Fernald Mansion:  A virtual tour

The home, saved from destruction by the Historical Society, is not open to the public but can be enjoyed in the image tour below.

The Fernald Home by Michael Redmon
The new home to which Charles Fernald and family moved in 1864 bears little resemblance to the house one sees today at 414 West Montecito Street.  The house has undergone a gradual transformation which lasted almost one hundred years and which even has included a move across town.

Judge Charles Fernald

Charles Fernald, like so many others, arrived in California in 1849 in search of the riches that could be had in the gold fields.  Born in Maine in 1830, he had been studying law when the gold fever struck.  Again, like so many others, his quest came to naught; he ended up back in San Francisco where he completed his law studies.  After living through two catastrophic fires, he decided to return east in 1852.

He never made it.  Stopping off in Santa Barbara to visit friends, he ended up accepting the position of sheriff at the tender age of twenty-two.  Miraculously, considering the period of lawlessness the town was undergoing, young Fernald survived his two months as peace officer and in August he was elected district attorney.  This was the beginning of forty years of public service and community involvement.  In addition to his thriving law practice Fernald served three terms as a county judge and in 1881 was elected mayor of Santa Barbara.  In 1862, he married Hannah Hobbs and began construction of the family home.
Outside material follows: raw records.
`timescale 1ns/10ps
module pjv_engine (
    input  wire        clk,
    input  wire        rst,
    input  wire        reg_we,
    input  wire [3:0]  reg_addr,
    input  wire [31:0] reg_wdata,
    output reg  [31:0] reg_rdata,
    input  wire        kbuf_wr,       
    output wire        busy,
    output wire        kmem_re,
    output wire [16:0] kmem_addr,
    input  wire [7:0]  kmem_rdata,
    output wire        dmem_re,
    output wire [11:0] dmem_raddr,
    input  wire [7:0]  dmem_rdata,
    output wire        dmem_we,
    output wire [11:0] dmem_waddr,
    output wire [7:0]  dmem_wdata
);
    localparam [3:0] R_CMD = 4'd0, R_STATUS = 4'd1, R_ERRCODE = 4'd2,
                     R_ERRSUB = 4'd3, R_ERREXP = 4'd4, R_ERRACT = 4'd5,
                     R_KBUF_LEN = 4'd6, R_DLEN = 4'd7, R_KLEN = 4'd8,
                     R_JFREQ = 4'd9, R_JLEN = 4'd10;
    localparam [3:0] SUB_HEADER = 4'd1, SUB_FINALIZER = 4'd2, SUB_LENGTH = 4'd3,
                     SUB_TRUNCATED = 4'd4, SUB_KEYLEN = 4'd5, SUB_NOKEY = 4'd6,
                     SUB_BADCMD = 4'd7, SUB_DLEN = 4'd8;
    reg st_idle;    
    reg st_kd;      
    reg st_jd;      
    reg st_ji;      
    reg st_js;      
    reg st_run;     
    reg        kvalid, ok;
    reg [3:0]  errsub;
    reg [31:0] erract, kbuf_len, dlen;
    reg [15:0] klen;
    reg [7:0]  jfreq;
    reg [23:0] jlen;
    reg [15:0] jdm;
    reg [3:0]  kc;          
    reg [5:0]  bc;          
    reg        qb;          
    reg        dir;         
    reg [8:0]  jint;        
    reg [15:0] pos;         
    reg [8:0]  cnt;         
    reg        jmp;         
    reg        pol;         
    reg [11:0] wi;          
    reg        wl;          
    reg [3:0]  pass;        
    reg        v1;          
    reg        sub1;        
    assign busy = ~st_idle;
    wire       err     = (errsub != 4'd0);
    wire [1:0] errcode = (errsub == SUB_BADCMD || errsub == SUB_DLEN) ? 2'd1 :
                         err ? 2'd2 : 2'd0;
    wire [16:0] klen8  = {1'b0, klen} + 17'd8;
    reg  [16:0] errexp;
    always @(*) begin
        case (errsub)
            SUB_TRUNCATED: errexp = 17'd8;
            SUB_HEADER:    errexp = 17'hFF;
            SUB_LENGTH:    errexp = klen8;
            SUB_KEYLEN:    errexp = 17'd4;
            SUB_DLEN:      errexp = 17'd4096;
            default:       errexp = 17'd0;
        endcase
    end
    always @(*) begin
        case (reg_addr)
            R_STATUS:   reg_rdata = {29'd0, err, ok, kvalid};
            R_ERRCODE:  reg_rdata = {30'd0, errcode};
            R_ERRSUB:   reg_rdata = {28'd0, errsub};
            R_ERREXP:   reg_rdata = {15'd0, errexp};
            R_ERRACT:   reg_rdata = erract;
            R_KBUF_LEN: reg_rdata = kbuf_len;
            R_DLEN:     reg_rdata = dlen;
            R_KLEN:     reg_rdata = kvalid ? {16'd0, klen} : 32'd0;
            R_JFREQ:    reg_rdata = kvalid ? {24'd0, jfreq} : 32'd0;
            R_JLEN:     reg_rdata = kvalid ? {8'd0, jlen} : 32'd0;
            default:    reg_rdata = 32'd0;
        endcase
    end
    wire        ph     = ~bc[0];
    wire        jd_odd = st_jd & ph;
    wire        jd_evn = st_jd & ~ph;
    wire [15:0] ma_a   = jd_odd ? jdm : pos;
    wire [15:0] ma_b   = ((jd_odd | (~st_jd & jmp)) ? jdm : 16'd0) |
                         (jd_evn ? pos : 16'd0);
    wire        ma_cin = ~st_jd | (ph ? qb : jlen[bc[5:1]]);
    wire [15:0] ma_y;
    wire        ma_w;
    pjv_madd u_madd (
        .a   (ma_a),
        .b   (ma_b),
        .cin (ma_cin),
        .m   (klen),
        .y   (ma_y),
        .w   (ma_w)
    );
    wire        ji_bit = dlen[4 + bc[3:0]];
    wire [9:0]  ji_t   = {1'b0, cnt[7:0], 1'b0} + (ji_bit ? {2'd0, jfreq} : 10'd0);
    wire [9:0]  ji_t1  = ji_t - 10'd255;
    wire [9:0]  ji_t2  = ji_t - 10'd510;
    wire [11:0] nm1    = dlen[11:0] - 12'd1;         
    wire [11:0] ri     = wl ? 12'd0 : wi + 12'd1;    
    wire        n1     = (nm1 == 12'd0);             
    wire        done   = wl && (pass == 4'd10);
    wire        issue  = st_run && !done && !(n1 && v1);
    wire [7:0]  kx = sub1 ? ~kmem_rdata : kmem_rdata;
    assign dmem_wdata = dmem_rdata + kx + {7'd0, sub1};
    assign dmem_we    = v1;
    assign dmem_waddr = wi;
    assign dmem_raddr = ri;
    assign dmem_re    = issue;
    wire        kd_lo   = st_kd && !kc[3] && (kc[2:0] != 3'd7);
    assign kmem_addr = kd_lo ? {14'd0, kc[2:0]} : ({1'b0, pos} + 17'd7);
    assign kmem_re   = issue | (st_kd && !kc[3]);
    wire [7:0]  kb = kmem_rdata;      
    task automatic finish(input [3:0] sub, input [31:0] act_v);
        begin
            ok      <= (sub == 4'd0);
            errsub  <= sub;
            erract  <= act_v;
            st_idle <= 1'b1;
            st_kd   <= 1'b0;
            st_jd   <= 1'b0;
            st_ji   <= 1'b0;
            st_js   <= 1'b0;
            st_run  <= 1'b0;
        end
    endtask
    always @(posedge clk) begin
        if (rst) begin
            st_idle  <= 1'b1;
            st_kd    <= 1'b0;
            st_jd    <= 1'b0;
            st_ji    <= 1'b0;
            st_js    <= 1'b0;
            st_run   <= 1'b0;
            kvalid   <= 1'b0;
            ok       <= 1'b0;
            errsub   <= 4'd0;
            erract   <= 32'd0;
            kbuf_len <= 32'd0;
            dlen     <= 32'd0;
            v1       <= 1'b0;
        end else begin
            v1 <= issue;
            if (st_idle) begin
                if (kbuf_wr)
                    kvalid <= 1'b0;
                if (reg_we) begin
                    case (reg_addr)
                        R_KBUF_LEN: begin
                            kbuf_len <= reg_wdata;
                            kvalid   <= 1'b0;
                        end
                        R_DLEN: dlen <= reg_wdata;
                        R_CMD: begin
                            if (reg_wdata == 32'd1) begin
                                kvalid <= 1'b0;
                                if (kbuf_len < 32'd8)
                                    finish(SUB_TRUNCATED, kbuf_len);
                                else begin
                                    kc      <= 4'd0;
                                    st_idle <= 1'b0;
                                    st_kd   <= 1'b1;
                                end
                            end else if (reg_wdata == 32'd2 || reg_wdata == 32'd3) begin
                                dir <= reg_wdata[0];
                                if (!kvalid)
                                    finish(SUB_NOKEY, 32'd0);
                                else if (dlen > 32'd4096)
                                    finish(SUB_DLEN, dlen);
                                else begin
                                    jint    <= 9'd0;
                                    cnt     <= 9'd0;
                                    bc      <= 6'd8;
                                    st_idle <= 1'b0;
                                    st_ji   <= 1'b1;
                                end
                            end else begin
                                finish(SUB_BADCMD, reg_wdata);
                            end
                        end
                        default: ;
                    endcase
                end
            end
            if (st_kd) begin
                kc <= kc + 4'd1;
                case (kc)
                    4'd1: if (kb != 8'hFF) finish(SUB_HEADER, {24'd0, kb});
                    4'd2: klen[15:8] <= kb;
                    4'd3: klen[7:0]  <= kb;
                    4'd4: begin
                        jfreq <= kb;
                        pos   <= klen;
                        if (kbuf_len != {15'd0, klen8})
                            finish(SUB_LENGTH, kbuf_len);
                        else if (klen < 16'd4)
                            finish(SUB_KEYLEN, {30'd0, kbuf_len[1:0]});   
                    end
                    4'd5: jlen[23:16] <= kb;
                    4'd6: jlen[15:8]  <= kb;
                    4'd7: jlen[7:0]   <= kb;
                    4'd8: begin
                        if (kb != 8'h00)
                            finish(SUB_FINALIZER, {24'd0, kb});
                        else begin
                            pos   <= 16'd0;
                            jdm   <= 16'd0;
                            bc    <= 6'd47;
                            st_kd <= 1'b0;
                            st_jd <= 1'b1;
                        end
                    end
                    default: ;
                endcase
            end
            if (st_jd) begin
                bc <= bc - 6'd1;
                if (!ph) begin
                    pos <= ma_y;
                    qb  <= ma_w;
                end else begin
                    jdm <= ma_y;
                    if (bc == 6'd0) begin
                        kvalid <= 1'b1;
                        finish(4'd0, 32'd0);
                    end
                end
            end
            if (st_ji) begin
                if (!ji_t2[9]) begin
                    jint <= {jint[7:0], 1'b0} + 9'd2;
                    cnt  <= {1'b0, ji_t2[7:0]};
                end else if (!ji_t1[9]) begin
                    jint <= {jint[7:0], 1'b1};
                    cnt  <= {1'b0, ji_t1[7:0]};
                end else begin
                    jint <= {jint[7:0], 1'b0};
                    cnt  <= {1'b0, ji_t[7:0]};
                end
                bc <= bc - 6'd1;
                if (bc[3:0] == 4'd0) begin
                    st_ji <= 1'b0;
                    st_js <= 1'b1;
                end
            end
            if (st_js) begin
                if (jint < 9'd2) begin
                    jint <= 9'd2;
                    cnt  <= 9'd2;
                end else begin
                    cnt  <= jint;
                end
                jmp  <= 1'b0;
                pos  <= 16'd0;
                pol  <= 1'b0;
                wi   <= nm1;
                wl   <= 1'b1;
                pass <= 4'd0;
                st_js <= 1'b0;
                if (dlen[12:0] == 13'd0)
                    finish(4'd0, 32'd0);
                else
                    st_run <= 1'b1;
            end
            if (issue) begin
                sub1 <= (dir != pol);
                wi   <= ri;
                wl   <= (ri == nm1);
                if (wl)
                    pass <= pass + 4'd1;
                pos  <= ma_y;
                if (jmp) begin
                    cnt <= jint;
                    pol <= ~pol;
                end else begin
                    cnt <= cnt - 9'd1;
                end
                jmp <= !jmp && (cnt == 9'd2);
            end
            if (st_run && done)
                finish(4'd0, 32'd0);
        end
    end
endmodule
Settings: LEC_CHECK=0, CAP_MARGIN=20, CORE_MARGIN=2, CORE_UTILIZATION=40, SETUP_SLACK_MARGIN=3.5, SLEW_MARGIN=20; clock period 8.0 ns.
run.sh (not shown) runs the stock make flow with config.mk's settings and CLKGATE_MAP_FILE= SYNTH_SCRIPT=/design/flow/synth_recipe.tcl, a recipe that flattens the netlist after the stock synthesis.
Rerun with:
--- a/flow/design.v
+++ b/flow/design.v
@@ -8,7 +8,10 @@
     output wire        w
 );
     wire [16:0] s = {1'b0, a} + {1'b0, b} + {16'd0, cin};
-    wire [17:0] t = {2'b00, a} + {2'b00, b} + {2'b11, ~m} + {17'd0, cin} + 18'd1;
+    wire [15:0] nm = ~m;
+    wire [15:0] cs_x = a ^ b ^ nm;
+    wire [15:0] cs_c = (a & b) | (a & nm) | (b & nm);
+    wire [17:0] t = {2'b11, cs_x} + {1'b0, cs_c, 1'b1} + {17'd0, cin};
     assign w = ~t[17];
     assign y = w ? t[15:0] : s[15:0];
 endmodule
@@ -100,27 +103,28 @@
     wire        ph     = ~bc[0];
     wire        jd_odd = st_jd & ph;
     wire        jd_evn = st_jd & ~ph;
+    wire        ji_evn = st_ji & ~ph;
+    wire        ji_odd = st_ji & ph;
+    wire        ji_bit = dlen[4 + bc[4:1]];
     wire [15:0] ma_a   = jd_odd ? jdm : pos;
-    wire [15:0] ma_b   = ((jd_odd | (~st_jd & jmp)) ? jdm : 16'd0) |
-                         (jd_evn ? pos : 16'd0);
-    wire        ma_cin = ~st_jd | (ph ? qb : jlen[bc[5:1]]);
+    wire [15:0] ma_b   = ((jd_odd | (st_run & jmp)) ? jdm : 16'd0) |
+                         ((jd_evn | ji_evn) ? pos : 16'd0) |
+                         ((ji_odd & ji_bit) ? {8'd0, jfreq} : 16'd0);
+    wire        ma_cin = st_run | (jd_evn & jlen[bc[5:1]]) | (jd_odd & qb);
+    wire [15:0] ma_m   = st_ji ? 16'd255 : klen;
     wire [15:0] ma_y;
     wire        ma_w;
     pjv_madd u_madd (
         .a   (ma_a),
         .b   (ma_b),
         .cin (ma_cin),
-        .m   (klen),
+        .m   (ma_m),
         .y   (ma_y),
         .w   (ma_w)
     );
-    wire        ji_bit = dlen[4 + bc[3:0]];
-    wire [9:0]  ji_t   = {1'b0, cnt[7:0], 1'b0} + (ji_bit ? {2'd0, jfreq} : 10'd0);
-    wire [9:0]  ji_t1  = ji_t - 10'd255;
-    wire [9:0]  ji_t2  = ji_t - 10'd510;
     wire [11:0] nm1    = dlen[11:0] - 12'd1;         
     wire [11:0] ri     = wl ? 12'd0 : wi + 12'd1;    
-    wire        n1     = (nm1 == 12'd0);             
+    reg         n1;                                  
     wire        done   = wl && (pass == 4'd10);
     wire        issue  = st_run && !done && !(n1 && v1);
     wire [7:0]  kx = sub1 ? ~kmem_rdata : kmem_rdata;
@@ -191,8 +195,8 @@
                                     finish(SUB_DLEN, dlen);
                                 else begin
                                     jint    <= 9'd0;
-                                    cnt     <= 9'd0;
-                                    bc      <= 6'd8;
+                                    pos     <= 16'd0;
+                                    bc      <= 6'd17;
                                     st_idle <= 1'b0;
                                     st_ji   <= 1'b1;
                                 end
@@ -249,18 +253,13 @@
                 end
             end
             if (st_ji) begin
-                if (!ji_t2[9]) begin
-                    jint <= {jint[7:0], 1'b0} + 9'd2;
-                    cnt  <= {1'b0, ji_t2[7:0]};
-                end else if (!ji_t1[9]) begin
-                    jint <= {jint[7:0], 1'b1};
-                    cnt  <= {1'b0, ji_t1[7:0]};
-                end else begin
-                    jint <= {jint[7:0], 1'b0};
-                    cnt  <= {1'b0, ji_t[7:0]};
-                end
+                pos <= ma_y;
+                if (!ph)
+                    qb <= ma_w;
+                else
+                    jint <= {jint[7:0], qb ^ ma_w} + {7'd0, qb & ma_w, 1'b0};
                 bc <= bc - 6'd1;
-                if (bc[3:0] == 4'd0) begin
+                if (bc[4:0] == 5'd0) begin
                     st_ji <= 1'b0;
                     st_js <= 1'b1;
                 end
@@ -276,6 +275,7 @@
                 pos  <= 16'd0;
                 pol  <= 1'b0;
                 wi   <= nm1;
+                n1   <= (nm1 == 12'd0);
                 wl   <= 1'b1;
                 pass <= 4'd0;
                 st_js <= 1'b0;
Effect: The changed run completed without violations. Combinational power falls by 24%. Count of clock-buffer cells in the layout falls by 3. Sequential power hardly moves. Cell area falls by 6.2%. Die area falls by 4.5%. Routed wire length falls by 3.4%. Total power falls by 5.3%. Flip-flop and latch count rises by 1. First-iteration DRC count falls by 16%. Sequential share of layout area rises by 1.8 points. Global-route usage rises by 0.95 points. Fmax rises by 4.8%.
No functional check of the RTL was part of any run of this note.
This design comes from an exercise in tuning for small area on the open sky130 flow, not from production work. RTL that was checked went through simulation tests only; none was proved equivalent to the original. For runs 5 and 6, only the layout was checked, not whether the RTL still works. Power and IR drop assume default switching activity.

`config.mk`:
```
export PLATFORM = sky130hd
export DESIGN_NAME = crc_frame_enc
export DESIGN_NICKNAME = crc_frame_enc
export VERILOG_FILES = /design/flow/design.v
export SDC_FILE = /design/flow/constraint.sdc
export NUM_CORES = 4
export LEC_CHECK = 0
export CAP_MARGIN = 20
export CORE_MARGIN = 2
export CORE_UTILIZATION = 35
export PLACE_DENSITY = 0.55
export SLEW_MARGIN = 20
```
`constraint.sdc`:
```
create_clock -name core_clock -period 6.5 [get_ports {clk}]
set_input_delay 1.3000 -clock core_clock [delete_from_list [all_inputs] [get_ports {clk}]]
set_output_delay 1.3000 -clock core_clock [all_outputs]
set_load 0.01 [all_outputs]
```
`design.v`:
```
module crc_frame_enc (
    input  wire        clk,
    input  wire        rst,         
    input  wire        cmd_valid,
    output wire        cmd_ready,
    input  wire [15:0] cmd,
    output wire        rsp_valid,
    output wire [2:0]  rsp_kind,
    output wire [63:0] rsp_data
);
    localparam integer RL = 528;            
    localparam [3:0] T_OK    = 4'd0;
    localparam [3:0] T_VAL16 = 4'd1;
    localparam [3:0] T_BOOL  = 4'd2;
    localparam [3:0] T_END   = 4'd4;
    localparam [3:0] T_STAT  = 4'd5;
    localparam [1:0] PH_LOAD  = 2'd0;
    localparam [1:0] PH_EMIT  = 2'd1;
    localparam [1:0] PH_DONE  = 2'd2;
    localparam [1:0] PH_FAULT = 2'd3;
    localparam [1:0] M_IDLE = 2'd0;
    localparam [1:0] M_RUN  = 2'd1;         
    localparam [1:0] M_SCAN = 2'd2;         
    reg [RL-1:0] ring;                      
    reg [9:0]    p;
    reg [15:0]   crc;
    reg [6:0]    wp;
    reg          slotv, slotb, cksv, repv;
    reg [3:0]    seq;
    reg [1:0]    phase;
    reg [2:0]    err;
    reg [1:0]    mode;
    reg          f;                         
    reg          al;                        
    reg          rv;                        
    reg [3:0]    rt;
    wire [7:0] op  = cmd[15:8];
    wire [7:0] opr = cmd[7:0];
    wire       oz  = (opr == 8'h00);
    wire is_rst   = (op == 8'h01);
    wire is_stat  = (op == 8'h02);
    wire is_init  = (op == 8'h10);
    wire is_upd   = (op == 8'h11);
    wire is_rd    = (op == 8'h12);
    wire is_chk   = (op == 8'h13);
    wire is_new   = (op == 8'h20);
    wire is_push  = (op == 8'h21);
    wire is_slot  = (op == 8'h22);
    wire is_start = (op == 8'h23);
    wire is_next  = (op == 8'h24);
    wire nfmt     = is_rst | is_stat | is_init | is_rd | is_chk | is_new | is_start | is_next;
    wire illegal  = ~(nfmt | is_upd | is_push | is_slot) | (nfmt & ~oz);
    wire ph_load  = (phase == PH_LOAD);
    wire ph_emit  = (phase == PH_EMIT);
    wire ph_done  = (phase == PH_DONE);
    wire ph_fault = (phase == PH_FAULT);
    wire slot_ok   = (opr == 8'd1) | (opr == 8'd2);
    wire [2:0] code =
        illegal  ? 3'd4 :
        is_push  ? (!ph_load ? 3'd3 : wp[6] ? 3'd2 : 3'd0) :
        is_slot  ? (!ph_load ? 3'd3 : slot_ok ? 3'd0 : 3'd1) :
        is_start ? (ph_fault ? 3'd3 : !wp[6] ? 3'd2 : !slotv ? 3'd3 : 3'd0) :
        is_next  ? ((ph_load | ph_fault) ? 3'd3 : 3'd0) : 3'd0;
    wire fault     = (code != 3'd0);
    wire push_ok   = is_push & ph_load & ~wp[6];
    wire start_ok  = is_start & ~fault;
    wire next_emit = is_next & ~fault & ph_emit;
    wire       idle   = (mode == M_IDLE);
    wire       p_last = (p == RL - 1);
    wire [9:0] p_nx   = p_last ? 10'd0 : p + 10'd1;
    wire [2:0] bi     = p[2:0];
    wire       b0     = (bi == 3'd0);
    wire       b7     = (bi == 3'd7);
    wire [6:0] seq7   = {seq, 3'b000} - {3'b000, seq};
    wire       alnext = (p_nx == {seq7, 3'b000});
    wire act   = b0 ? (idle & cmd_valid & (is_upd | (push_ok & (p[9:3] == wp)))) : f;
    wire opbit = opr[bi];
    wire fin = (mode == M_RUN) & p_last;
    assign cmd_ready = idle ? ((is_upd | push_ok) ? (f & b7) :
                               start_ok  ? p_last :
                               next_emit ? alnext : 1'b1)
                            : (fin & (start_ok | (is_next & oz)));
    wire acc = cmd_valid & cmd_ready & ~rst;
    wire [55:0] win;
    genvar gi;
    generate
        for (gi = 0; gi < 56; gi = gi + 1) begin : g_win
            assign win[gi] = ring[RL-1-gi];
        end
    endgenerate
    wire tap    = ring[RL-1];
    wire last9  = (seq == 4'd9);
    wire scan   = (mode == M_SCAN);
    wire run    = (mode == M_RUN);
    wire rep    = scan & al & ((seq == 4'd0) | last9 | (|win));
    wire rn     = rep & ~last9;
    wire r9     = rep & last9;
    wire        rot   = run & p[9];
    wire        dbit  = run ? tap : opbit;
    wire        j     = crc[0] ^ dbit;
    wire [15:0] crc_sh = rot ? {crc[0], crc[15:1]}
                             : ({1'b0, crc[15:1]} ^ (j ? 16'h8408 : 16'h0000));
    always @(posedge clk) begin
        ring <= {ring[RL-2:0], (act & is_push) ? opbit : rot ? crc[0] : tap};
    end
    always @(posedge clk) begin
        if (rst) begin
            p     <= 10'd0;
            crc   <= 16'hFFFF;
            wp    <= 7'd0;
            slotv <= 1'b0;
            slotb <= 1'b0;
            cksv  <= 1'b0;
            repv  <= 1'b0;
            seq   <= 4'd0;
            phase <= PH_LOAD;
            err   <= 3'd0;
            mode  <= M_IDLE;
            f     <= 1'b0;
            al    <= 1'b0;
            rv    <= 1'b0;
            rt    <= T_OK;
        end else begin
            p  <= p_nx;
            f  <= act & ~b7;
            al <= alnext | fin;
            rv <= 1'b0;
            rt <= T_OK;
            if ((act & is_upd) | run)
                crc <= crc_sh;
            if (fin) begin
                mode  <= M_IDLE;
                cksv  <= 1'b1;
                seq   <= 4'd0;
                repv  <= 1'b0;
                phase <= PH_EMIT;
            end
            if (acc & fin) begin
                if (is_start) begin
                    crc  <= 16'hFFFF;
                    mode <= M_RUN;
                end else
                    mode <= M_SCAN;
            end
            if (acc & ~fin) begin
                rv <= ~(start_ok | next_emit);
                if (fault) begin
                    rt <= {1'b1, code};
                    if (!ph_fault) begin
                        phase <= PH_FAULT;
                        err   <= code;
                    end
                end else begin
                    if (is_stat) rt <= T_STAT;
                    if (is_rd)   rt <= T_VAL16;
                    if (is_chk)  rt <= T_BOOL;
                    if (is_next & ph_done) rt <= T_END;
                    if (is_rst | is_init | is_start)
                        crc <= 16'hFFFF;
                    if (is_rst | is_new) begin
                        wp    <= 7'd0;
                        slotv <= 1'b0;
                        cksv  <= 1'b0;
                        repv  <= 1'b0;
                        seq   <= 4'd0;
                        phase <= PH_LOAD;
                        err   <= 3'd0;
                    end
                    if (is_push) wp <= wp + 7'd1;
                    if (is_slot) begin
                        slotv <= 1'b1;
                        slotb <= opr[1];
                    end
                    if (is_start) mode <= M_RUN;
                    if (next_emit) mode <= M_SCAN;
                end
            end
            if (scan & al) begin
                seq <= seq + 4'd1;
                if (rep) begin
                    repv <= 1'b1;
                    mode <= M_IDLE;
                    if (last9) phase <= PH_DONE;
                end
            end
        end
    end
    wire sel_val  = (rt == T_VAL16);
    wire sel_bool = (rt == T_BOOL);
    wire sel_stat = (rt == T_STAT);
    wire sel_flt  = rt[3];
    wire [31:0] stat_word = {12'd0, seq, 1'b0, wp, repv, cksv, slotv, err, phase};
    assign rsp_valid = rv | rep | fin;    
    assign rsp_kind  = rep ? 3'd3 : sel_flt ? 3'd6 : rt[2:0];
    assign rsp_data[63:56] = rep ? {4'b1000, seq} : 8'h00;
    assign rsp_data[55:32] = rn ? win[55:32] : 24'd0;
    assign rsp_data[31:16] = (rn ? win[31:16] : 16'd0)
                           | (r9 ? win[23:8] : 16'd0)
                           | (sel_stat ? stat_word[31:16] : 16'd0);
    assign rsp_data[15:8]  = (rn ? win[15:8] : 8'd0)
                           | (r9 ? {2'b00, 2'b11, slotb, 3'b000} : 8'd0)
                           | (sel_val ? crc[15:8] : 8'd0)
                           | (sel_stat ? stat_word[15:8] : 8'd0);
    assign rsp_data[7:0]   = (rep ? win[7:0] : 8'd0)
                           | (sel_val ? crc[7:0] : 8'd0)
                           | (sel_stat ? stat_word[7:0] : 8'd0)
                           | (sel_bool ? {7'd0, crc == 16'hF0B8} : 8'd0)
                           | (sel_flt ? {5'd0, rt[2:0]} : 8'd0);
endmodule
```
The house originally sat at 422 Santa Barbara Street, surrounded by a city block of carefully manicured gardens.  In those days, the family could enjoy clear views of the ocean.  The original house was a two-story, square structure made of brick with a lean-to kitchen to the rear.  It was not until 1880, as his family continued to grow, that Fernald had the house transformed to take on the look familiar to visitors today.

The house now had a steeply-pitched roof common to homes designed in the Victorian Queen Anne style.  As the family grew, so did the house in size. By the time the last Fernald daughter, Florence, made the final additions in the 1920s, the house had grown into a fourteen-room mansion.

Florence Fernald died in 1958 and her will dictated the house be demolished.  The Santa Barbara Historical Society launched a campaign to save the house as a landmark and move it to Society property on West Montecito Street.  The move was no easy task.  Workers cut the house into three sections and hoisted it onto trailers.  The journey across town took two days and some four hundred overhead telephone lines had to be cut to make way for the steep-gabled house.  One section became stuck crossing the railroad tracks, which resulted in a frantic call to stop the northbound Southern Pacific train.